#### What you have to do:
Set out exactly every line of the entries below, starting at the line that holds "Router iterations before" and stopping after the line that holds "clkbuf: 10 / 1.3".

#### The data:

`src/irq_cfg.svh`:
```
// Constants of the radio core interrupt status and acknowledge block.
// Assumes a 32-bit software port with byte offsets as printed.
`ifndef IRQ_CFG_SVH
`define IRQ_CFG_SVH

// ==========================================================================
// Register offsets
`define IRQ_ADDR_W 32
`define IRQ_OFS_ENABLE 32'h4000000c
`define IRQ_OFS_MASKED 32'h40000010
`define IRQ_OFS_RAW 32'h40000014
`define IRQ_OFS_ACK 32'h40000018
`define IRQ_OFS_CONFIG 32'h40000008

// ==========================================================================
// Field layout and reset values
`define IRQ_NSRC 9
`define IRQ_BIT_TICK 0
`define IRQ_BIT_RX 1
`define IRQ_BIT_SLEEP 2
`define IRQ_BIT_EVENT 3
`define IRQ_BIT_CIPHER 4
`define IRQ_BIT_ERROR 5
`define IRQ_BIT_GROSS 6
`define IRQ_BIT_FINE 7
`define IRQ_BIT_RADIO 8
`define IRQ_ENABLE_RST 9'h01f
`define IRQ_FLAGS_RST 9'h000
`define IRQ_CONFIG_LEVEL_BIT 4
`define IRQ_LEVEL_STYLE_RST 1'h1

`endif

```
`src/irq_pkg.sv`:
```
// Types of the radio core interrupt block.
// Assumes irq_cfg.svh is on the include path.
`include "irq_cfg.svh"

package irq_pkg;

  // ========================================================================
  // Carriers
  typedef logic [`IRQ_NSRC-1:0] src_vec_t;

  typedef struct packed {
    logic [`IRQ_ADDR_W-1:0] addr;
    logic [31:0] wdata;
    logic wr;
    logic rd;
  } bus_req_t;

endpackage : irq_pkg

```
`src/irq_flag_bank.sv`:
```
// Sticky pending flags: set by source pulses, cleared by write-one masks.
// Assumes set and clear vectors are synchronous to sys_clk.
`timescale 1ns/1ps
`include "irq_cfg.svh"

module irq_flag_bank #(
  parameter int NSRC = `IRQ_NSRC
) (
  input wire logic sys_clk,
  input wire logic resetn,
  input wire logic [NSRC-1:0] set_pulse,
  input wire logic [NSRC-1:0] clear_mask,
  output logic [NSRC-1:0] flags
);

  // ========================================================================
  // State
  typedef struct packed {
    logic [NSRC-1:0] flags;
  } bank_state_t;

  bank_state_t s_q;
  bank_state_t s_d;

  initial begin
    if (NSRC < 1) begin
      $error("irq_flag_bank needs at least one source.");
    end
  end

  // A set in the same cycle as its clear wins, so no event is lost.
  always_comb begin
    s_d = s_q;
    s_d.flags = (s_q.flags & ~clear_mask) | set_pulse;
  end

  always_ff @(posedge sys_clk) begin
    if (!resetn) begin
      s_q.flags <= '0;
    end else begin
      s_q <= s_d;
    end
  end

  assign flags = s_q.flags;

endmodule : irq_flag_bank

```
`src/irq_read_mux.sv`:
```
// Read data selection of the interrupt block register map.
// Assumes the caller registers the result for the one-cycle read latency.
`timescale 1ns/1ps
`include "irq_cfg.svh"

module irq_read_mux (
  input wire logic [`IRQ_ADDR_W-1:0] addr,
  input wire logic [`IRQ_NSRC-1:0] enable,
  input wire logic [`IRQ_NSRC-1:0] raw,
  input wire logic level_style,
  output logic [31:0] rdata
);

  // Reserved bits, the acknowledge register and unmapped offsets read 0.
  always_comb begin
    rdata = 32'h00000000;
    case (addr)
      `IRQ_OFS_ENABLE: begin
        rdata[`IRQ_NSRC-1:0] = enable;
      end
      `IRQ_OFS_MASKED: begin
        rdata[`IRQ_NSRC-1:0] = raw & enable;
      end
      `IRQ_OFS_RAW: begin
        rdata[`IRQ_NSRC-1:0] = raw;
      end
      `IRQ_OFS_CONFIG: begin
        rdata[`IRQ_CONFIG_LEVEL_BIT] = level_style;
      end
      default: begin
        rdata = 32'h00000000;
      end
    endcase
  end

endmodule : irq_read_mux

```
`src/radio_core_irq_status_ack.sv`:
```
// Interrupt status, masking and acknowledge logic of a radio link core.
// Assumes event inputs are one-cycle pulses synchronous to sys_clk.
//
// What this block does
// - Enable bit 0 gates the base-time tick interrupt; resets to 1.
// - Raw status shows unmasked pending flags, sources at bits 8..0.
// - Masked status shows pending flags only where enabled.
// - Status views are read-only and read 0 after reset.
// - End-of-event flag at bit 3 sets when an event completes.
// - Acknowledge bit 5 clears the error flag.
// - Acknowledge bit 1 clears the reception flag.
// - Acknowledge bit 0 clears the base-time tick flag.
// - Acknowledge bit 4 clears the cipher flag.
// - Acknowledge bit 2 clears the end-of-sleep flag.
// - Acknowledge bits 8, 7, 6 clear radio, fine and gross timer flags.
// - Acknowledge register is write-only and reads 0.
// - Enable bits 8..1 gate the other eight sources.
// - Interrupt output is level, held until acknowledged; style bit is 1.
`timescale 1ns/1ps
`include "irq_cfg.svh"

module radio_core_irq_status_ack #(
  parameter int NSRC = `IRQ_NSRC
) (
  input wire logic sys_clk,
  input wire logic resetn,
  input wire logic [`IRQ_ADDR_W-1:0] reg_addr,
  input wire logic [31:0] reg_wdata,
  input wire logic reg_wr,
  input wire logic reg_rd,
  input wire logic tick_event,
  input wire logic receive_event,
  input wire logic sleep_end_event,
  input wire logic event_end_event,
  input wire logic cipher_event,
  input wire logic error_event,
  input wire logic gross_target_event,
  input wire logic fine_target_event,
  input wire logic radio_ctrl_event,
  output logic [31:0] reg_rdata,
  output logic [NSRC-1:0] irq_lines,
  output logic irq
);

  // ========================================================================
  // Elaboration check
  initial begin
    if (NSRC != `IRQ_NSRC) begin
      $error("radio_core_irq_status_ack serves exactly nine sources.");
    end
  end

  // ========================================================================
  // State
  typedef struct packed {
    logic [NSRC-1:0] enable;
    logic [31:0] rdata;
    logic [NSRC-1:0] lines;
    logic irq;
  } top_state_t;

  top_state_t s_q;
  top_state_t s_d;
  irq_pkg::bus_req_t req;
  irq_pkg::src_vec_t set_vec;
  irq_pkg::src_vec_t clear_vec;
  irq_pkg::src_vec_t raw;
  irq_pkg::src_vec_t masked;
  logic [31:0] mux_rdata;

  // Decode of one register offset, used for every write target.
  function automatic logic hit(input logic [`IRQ_ADDR_W-1:0] a,
                               input logic [`IRQ_ADDR_W-1:0] ofs);
    hit = (a == ofs);
  endfunction : hit

  assign req.addr = reg_addr;
  assign req.wdata = reg_wdata;
  assign req.wr = reg_wr;
  assign req.rd = reg_rd;

  // ========================================================================
  // Source event vector, ordered by status bit position.
  always_comb begin
    set_vec = '0;
    set_vec[`IRQ_BIT_TICK] = tick_event;
    set_vec[`IRQ_BIT_RX] = receive_event;
    set_vec[`IRQ_BIT_SLEEP] = sleep_end_event;
    set_vec[`IRQ_BIT_EVENT] = event_end_event;
    set_vec[`IRQ_BIT_CIPHER] = cipher_event;
    set_vec[`IRQ_BIT_ERROR] = error_event;
    set_vec[`IRQ_BIT_GROSS] = gross_target_event;
    set_vec[`IRQ_BIT_FINE] = fine_target_event;
    set_vec[`IRQ_BIT_RADIO] = radio_ctrl_event;
  end

  // ========================================================================
  // Acknowledge decode. Each bit clears its own source only, so a 0 bit
  // leaves the matching flag alone and several may be cleared at once.
  always_comb begin
    clear_vec = '0;
    if (req.wr && hit(req.addr, `IRQ_OFS_ACK)) begin
      clear_vec[`IRQ_BIT_TICK] = req.wdata[`IRQ_BIT_TICK];
      clear_vec[`IRQ_BIT_RX] = req.wdata[`IRQ_BIT_RX];
      clear_vec[`IRQ_BIT_SLEEP] = req.wdata[`IRQ_BIT_SLEEP];
      clear_vec[`IRQ_BIT_EVENT] = req.wdata[`IRQ_BIT_EVENT];
      clear_vec[`IRQ_BIT_CIPHER] = req.wdata[`IRQ_BIT_CIPHER];
      clear_vec[`IRQ_BIT_ERROR] = req.wdata[`IRQ_BIT_ERROR];
      clear_vec[`IRQ_BIT_GROSS] = req.wdata[`IRQ_BIT_GROSS];
      clear_vec[`IRQ_BIT_FINE] = req.wdata[`IRQ_BIT_FINE];
      clear_vec[`IRQ_BIT_RADIO] = req.wdata[`IRQ_BIT_RADIO];
    end
  end

  // ========================================================================
  // Sticky raw flags; they reset to zero and software cannot write them.
  // flags reset zero
  irq_flag_bank #(
    .NSRC(NSRC)
  ) u_flags (
    .sys_clk(sys_clk),
    .resetn(resetn),
    .set_pulse(set_vec),
    .clear_mask(clear_vec),
    .flags(raw)
  );

  assign masked = raw & s_q.enable;

  irq_read_mux u_rmux (
    .addr(req.addr),
    .enable(s_q.enable),
    .raw(raw),
    .level_style(`IRQ_LEVEL_STYLE_RST),
    .rdata(mux_rdata)
  );

  // ========================================================================
  // Next state: enable register, read data and interrupt outputs.
  always_comb begin
    s_d = s_q;
    if (req.wr && hit(req.addr, `IRQ_OFS_ENABLE)) begin
      s_d.enable = req.wdata[NSRC-1:0];
    end
    // Read data stand only in the cycle after the strobe.
    s_d.rdata = req.rd ? mux_rdata : 32'h00000000;
    s_d.lines = masked;
    s_d.irq = |masked;
  end

  // The outputs lag the flags by one cycle so every port is a flip-flop.
  always_ff @(posedge sys_clk) begin
    if (!resetn) begin
      s_q.enable <= `IRQ_ENABLE_RST;
      s_q.rdata <= 32'h00000000;
      s_q.lines <= `IRQ_FLAGS_RST;
      s_q.irq <= 1'h0;
    end else begin
      s_q <= s_d;
    end
  end

  assign reg_rdata = s_q.rdata;
  assign irq_lines = s_q.lines;
  assign irq = s_q.irq;

endmodule : radio_core_irq_status_ack

```
`config.mk`:
```
export PLATFORM = sky130hd
export DESIGN_NAME = radio_core_irq_status_ack
export DESIGN_NICKNAME = d
export VERILOG_FILES = /design/src/irq_pkg.sv /design/src/irq_flag_bank.sv /design/src/irq_read_mux.sv /design/src/radio_core_irq_status_ack.sv
export VERILOG_INCLUDE_DIRS = /design/src
export SDC_FILE = /design/constraint.sdc
export NUM_CORES = 1
export LEC_CHECK = 0
export ABC_CLOCK_PERIOD_IN_PS = 1700
export BUFFER_PORTS_ARGS = -buffer_cell sky130_fd_sc_hd__buf_4
export CORE_MARGIN = 4
export CORE_UTILIZATION = 45
export CTS_CLUSTER_DIAMETER = 200
export CTS_CLUSTER_SIZE = 30
export DETAILED_ROUTE_END_ITERATION = 16
export PLACE_DENSITY = 0.74
export SLEW_MARGIN = 20
export SYNTH_ARGS = -nofsm -noshare
export SYNTH_HDL_FRONTEND = slang
export SYNTH_HIERARCHICAL = 1
export SYNTH_SLANG_ARGS = --single-unit
export TNS_END_PERCENT = 20
```
`constraint.sdc`:
```
create_clock -name sys_clk -period 1.7 [get_ports sys_clk]
set_input_delay 0.085 -clock sys_clk [delete_from_list [all_inputs] [get_ports sys_clk]]
set_output_delay 0.085 -clock sys_clk [all_outputs]
set_load 0.02 [all_outputs]
```
Yosys cells after proc, flatten, opt, wreduce, memory -nomap -nowiden
Cells that the tools add are included.

Register bits after elaboration: 60. Input bits: 77. Output and inout port bits: 42. Logic and storage cells: 23.

Multiplexer cells: 4. Bitwise gates (word level): 4. Eq/ne operators: 5. Reductions and logical operators: 4.

Operators by type and width (count): 32-bit by 31-bit equality test with 1-bit output, second input constant (5); 4-bit one-hot mux with 3 select lines (2); 9-bit AND (2); 9-bit two-way mux (1); 9-bit inverter (1); 9-bit OR (1); 9-bit OR reduction (1); 1-bit one-hot mux with 4 select lines (1); 1-bit logical AND (2); 2-bit AND reduction (1).

Logic depth before layout (Yosys ltp)
Gate-level depths: netlist (run 1).

Depth after elaboration: 6. Mapped depth: 6. Mapped depth without buffers: 6.

Hierarchy
The synthesis (run 1) kept the hierarchy.

Modules (own cells, without submodules): radio_core_irq_status_ack (instances 1, area each 2063.2 um^2, cells each 199, seq. area each 1021.0 um^2); irq_read_mux (instances 1, area each 521.8 um^2, cells each 66, seq. area each 0.0 um^2); irq_flag_bank (instances 1, area each 382.9 um^2, cells each 28, seq. area each 180.2 um^2).

Least setup slack after synthesis (run 1)
Ideal clock, no wire load.

Kind: input-to-reg. Start: input reg_addr[5]. End: register u_flags/flags[0] (netlist name). Data required time: 1.585 ns. Setup time: 0.115 ns. Arrival: 1.253 ns. Cell stages on the path: 6. Setup slack: 0.333 ns. Path buffers: 0. Path through: nor4_2 nand4_2 nor4_4 and2_1 nor2b_4 o21a_1.

Cells in the longest elaborated chain, start to end: 6.

RTL lines: start, declared (line radio_core_irq_status_ack.sv:27) `` input wire logic [`IRQ_ADDR_W-1:0] reg_addr, ``; 32-bit by 31-bit equality test with 1-bit output (line radio_core_irq_status_ack.sv:74) `hit = (a == ofs);`; 1-bit logical AND (line radio_core_irq_status_ack.sv:102) `` if (req.wr && hit(req.addr, `IRQ_OFS_ACK)) begin ``; 9-bit two-way mux (line radio_core_irq_status_ack.sv:102); net clear_vec[0] (line radio_core_irq_status_ack.sv:66) `irq_pkg::src_vec_t clear_vec;`; 9-bit inverter (line irq_flag_bank.sv:34) `s_d.flags = (s_q.flags & ~clear_mask) | set_pulse;`; 9-bit AND (line irq_flag_bank.sv:34); 9-bit OR (line irq_flag_bank.sv:34).

The timed path passes the listed nets, and every way through them passes these cells. A chain may end at the register's enable or synchronous reset.

Worst setup path after layout (run 1)
Start: input reg_addr[12]. End: register u_flags/flags[4] (netlist name).

Cells in the longest elaborated chain, start to end: 6.

RTL lines (line): 32-bit by 31-bit equality test with 1-bit output (radio_core_irq_status_ack.sv:74); 1-bit logical AND (radio_core_irq_status_ack.sv:102); 9-bit two-way mux (radio_core_irq_status_ack.sv:102); net clear_vec[4] (radio_core_irq_status_ack.sv:66); 9-bit inverter (irq_flag_bank.sv:34); 9-bit AND (irq_flag_bank.sv:34); 9-bit OR (irq_flag_bank.sv:34).

The timed path passes the listed nets, and every way through them passes these cells.

==> metrics.md, run 1 <==
| Metric | Value |
|---|---|
| LEAKAGE | `~1.7 nW` |
| Crit path max-delay family | `simple AND/OR/NAND/NOR gates` |
| P_sw | `approximately 760 µW` |
| Die area | `between 7000 and 8000 µm²` |
| WP depth | `8` |
| Largest net degree at the start of global routing | `39` |
| Area growth, synth to finish | `22.9%` |
| Largest family of logic cells by synthesized area | `simple AND/OR/NAND/NOR gates` |
| Io pins | `between 100 and 150` |
| Internal power | `2.37 mW` |
| Max Clock Skew | `between 0.002 and 0.003 ns` |
| Hold path start | `reg_wdata[1]` |
| Max Cap Violations | `0` |
| R2R Setup Slk | `just over 0.6 ns` |
| Dpl cells | `between 400 and 500` |
| Total GRT Usage | `14.9%` |
| Critical path buffers and inverters | `2` |
| Total gr overflow | `0` |
| Vias in the first global route | `2008` |
| Simple-gate share of the synthesized area | `28.3%` |
| Post-route design area | `3650 µm²` |
| Drt initial violations | `127` |
| Initial antenna violation count | `0` |
| DR vias | `between 2000 and 2500` |
| Combinational share of power | `between 10% and 20%` |
| RSZ-0062 raised after global routing | `no` |
| Mux cell area share after synthesis | `3.41%` |
| Total power | `around 3.1 mW` |
| Worst Setup End Kind | `flop` |
| Sequential fraction of the synthesis area | `40.5%` |
| Worst slew pin tran | `about 0.5 ns` |
| Die width | `around 89 µm` |
| Finished Layout Cells | `440` |
| HPWL Detailed | `4.47 mm` |
| Yosys cell types | `32` |
| Max Fclk | `roughly 0.78 GHz` |
| Peak VDD IR | `just under 0.5 mV` |
| CP arrival | `between 1.5 and 2 ns` |
| Worst Reg-to-Reg Cells | `4` |
| Max-slew violations | `0` |
| CP required | `roughly 1.9 ns` |
| Relative slew slack | `between 60 and 70%` |
| Ratio of cells with drive above 1 in the final layout | `between 30% and 40%` |
| Fin crit share | `between 70% and 80%` |
| Worst R2R End | `reg_rdata[4]` |
| Port-buffer cells | `between 90 and 100` |
| Core box area | `between 6000 and 7000 µm²` |
| Layout Nets | `roughly 440` |
| Synthesized-area fraction occupied by adder cells | `0%` |
| Crit path largest cell delay | `approximately 0.30 ns` |
| Final min period | `about 1.3 ns` |
| Final setup viols | `0` |
| Final Hold Fails | `0` |
| Outcome | `finished, final reports clean` |
| Clock power share | `between 40% and 50%` |
| Clk sinks | `60` |
| CTS buffer count | `9` |
| Crit-path cells | `buf_4 > nor4_4 > nand4_2 > nor4_4 > buf_4 > and2_1 > nor2b_4 > o21a_1` |
| Most frequent cells in the layout | `100 x buf_4, 60 x dfxtp_1, 41 x and3_1, 24 x conb_1` |
| Vias/cell | `roughly 4.8` |
| Synth warnings | `6` |
| Initial core utilization | `a little under half` |
| DRT antenna net count | `0` |
| CTS tree | `yes` |
| Die H | `89.2 µm` |
| Clock slew at reported path FFs | `approximately 0.070 ns` |
| Core Rows | `29` |
| Switching Share | `between 20% and 30%` |
| Placed Area | `between 3000 and 4000 µm²` |
| Cell area power density | `856 nW/µm²` |
| WL/cell | `approximately 13 µm` |
| HP Class | `input pin to flop` |
| Commonest non-fill, non-tap cell in the layout | `buf_4` |
| Mean area per synthesized cell | `around 10 µm²` |
| CTS root buffer | `clkbuf_8` |
| Flop pwr share | `between 40% and 50%` |
| Synth Area in XOR/XNOR | `0%` |
| Global-route wire length before repair | `between 9 and 10 mm` |
| Final wirelength | `between 5 and 6 mm` |
| Synth Area in Compound Gates | `8.77%` |
| Post-Syn Area | `slightly below 3000 µm²` |
| Critical path destination | `u_flags/flags[4]` |
| Router iterations before antenna repair | `4` |
| Critical Path Source | `reg_addr[12]` |
| Clk buf depth | `2` |
| CP max FO | `9` |
| Fin util | `a little under three fifths` |
| CP max-delay cell | `nor4_4` |
| Critical path class | `input pin to flop` |
| Drt drc | `0` |
| Gp weighted congestion | `roughly 0.79` |
| Clock Latency Late Sink | `~0.33 ns` |
| Crit path launch type | `input pin` |
| H-tree Lvls | `3` |
| RR Startpoint | `s_q[46]` |
| Number of synthesized register bits | `60` |
| Setup TNS | `0 ns` |
| Diode count | `0` |
| Post-Synthesis Cells | `293` |
==> stage by stage <==
stage	hold slack (ns)	setup WS [ns]
global route	0.00573	0.324
CTS	0.000818	0.410
finish	0.0226	0.414
global placement	0.296	0.0889
detailed placement	0.298	0.0541
floorplan	0.209	0.333
==> how the worst min path moves through the flow <==
stage	end	slack, ns	cells past startpoint
after floorplan	u_flags/flags[0]	0.21	1
after global placement	u_flags/flags[6]	0.30	2
after detailed placement	u_flags/flags[1]	0.30	2
after CTS	s_q[50]	0.0008	3
after global routing	s_q[50]	0.006	3
final	s_q[43]	0.02	3
==> state kept, by name (all words and copies together), names as in the netlist <==
register	cells
irq	1
irq_lines	9
reg_rdata	32
s_q	9
u_flags/flags	9
==> synthesized netlist by cell type (all sizes together) <==
cell / n / area share (%)
mux2i: 9 / 3.0
nand4: 11 / 2.7
o21a: 9 / 2.3
nor4: 10 / 3.3
a211oi: 9 / 2.4
mux2: 1 / 0.38
conb: 2 / 0.25
clkbuf: 10 / 1.3
buf: 68 / 17
dfxtp: 60 / 40
a222oi: 1 / 0.34
nor2b: 9 / 4.2
inv: 2 / 0.25
a22oi: 3 / 0.76
and3: 41 / 8.6
nor3: 2 / 0.72
a41oi: 1 / 0.30
nor2: 10 / 1.3
and2: 9 / 1.9
nand3: 1 / 0.17
nor4b: 7 / 4.2
o2111ai: 9 / 2.7
nand2: 9 / 1.1
==> cell type report <==
cell class                      count  area (µm²)
Clock buffer                       10         138
Clock inverter                      6        62.6
Fill cell                         573        2740
Inverter                            2        7.51
Multi-Input combinational cell    175        1290
Sequential cell                    60        1200
Tap cell                           77        96.3
Timing Repair Buffer              110         851
==> layer usage <==
| metal | vias to the layer above | wire length [µm] | track usage (%) |
|---|---|---|---|
| li1 | 1093 | - | - |
| met1 | 958 | 2460 | 18.0 |
| met2 | 51 | 2940 | 24.5 |
| met3 | 7 | 336 | 3.23 |
| met4 | 0 | 109 | 8.39 |
| met5 | - | 0 | 0 |
==> cell families (layout without fill, tap and decap cells) <==
logic type | Yosys count | after routing
AOI/OAI and AO/OA | 32 | 32
buffers and inverters | 80 | 128
DFF | 60 | 60
muxes | 10 | 10
other | 2 | 24
and+or+nand+nor | 109 | 109
==> timing repair <==
action	in CTS	in global routing
buffers inserted	0	0
resized for setup	0	0
hold buffers	10	0
hold endpoints to repair	10	0
==> worst reg2reg max path, cell delays in order, from the launching register on <==
cell,delay [ns]
dfxtp_1,0.38
mux2_2,0.18
nand3_1,0.09
a211oi_2,0.20
and3_1,0.17
==> power groups by stage <==
stage | Combinational [mW] | Sequential [mW] | Clock, mW
4_1_cts | 0.365 | 1.48 | 1.32
3_5_place_dp | 0.346 | 1.51 | 0
3_3_place_gp | 0.340 | 1.51 | 0
6_report | 0.364 | 1.48 | 1.28
5_1_grt | 0.395 | 1.48 | 1.38
2_1_floorplan | 0.236 | 1.50 | 0
Note: power is estimated with default switching activity, not from simulation.
==> inputs of run 2 (changes only) <==
- ABC_CLOCK_PERIOD_IN_PS: 1700 -> 1160
- PLACE_DENSITY: 0.74 -> 0.77
- clock period: 1.7 -> 1.16 ns (I/O delays scaled with it)
==> run 2 against run 1 <==
  * The run now ends with negative setup slack left
  * Hold slack better by 0.0097 ns
  * Clock-buffer cell count rose by 3
  * Critical path depth stayed put
  * Clock power grew 44%
  * Non-clock buffer count is 20 higher
  * Critical endpoint is now u_flags/flags[7]
  * Highest routed layer unchanged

#### Response area:
| Router iterations before antenna repair | `4` |
| Critical Path Source | `reg_addr[12]` |
| Clk buf depth | `2` |
| CP max FO | `9` |
| Fin util | `a little under three fifths` |
| CP max-delay cell | `nor4_4` |
| Critical path class | `input pin to flop` |
| Drt drc | `0` |
| Gp weighted congestion | `roughly 0.79` |
| Clock Latency Late Sink | `~0.33 ns` |
| Crit path launch type | `input pin` |
| H-tree Lvls | `3` |
| RR Startpoint | `s_q[46]` |
| Number of synthesized register bits | `60` |
| Setup TNS | `0 ns` |
| Diode count | `0` |
| Post-Synthesis Cells | `293` |
==> stage by stage <==
stage	hold slack (ns)	setup WS [ns]
global route	0.00573	0.324
CTS	0.000818	0.410
finish	0.0226	0.414
global placement	0.296	0.0889
detailed placement	0.298	0.0541
floorplan	0.209	0.333
==> how the worst min path moves through the flow <==
stage	end	slack, ns	cells past startpoint
after floorplan	u_flags/flags[0]	0.21	1
after global placement	u_flags/flags[6]	0.30	2
after detailed placement	u_flags/flags[1]	0.30	2
after CTS	s_q[50]	0.0008	3
after global routing	s_q[50]	0.006	3
final	s_q[43]	0.02	3
==> state kept, by name (all words and copies together), names as in the netlist <==
register	cells
irq	1
irq_lines	9
reg_rdata	32
s_q	9
u_flags/flags	9
==> synthesized netlist by cell type (all sizes together) <==
cell / n / area share (%)
mux2i: 9 / 3.0
nand4: 11 / 2.7
o21a: 9 / 2.3
nor4: 10 / 3.3
a211oi: 9 / 2.4
mux2: 1 / 0.38
conb: 2 / 0.25
clkbuf: 10 / 1.3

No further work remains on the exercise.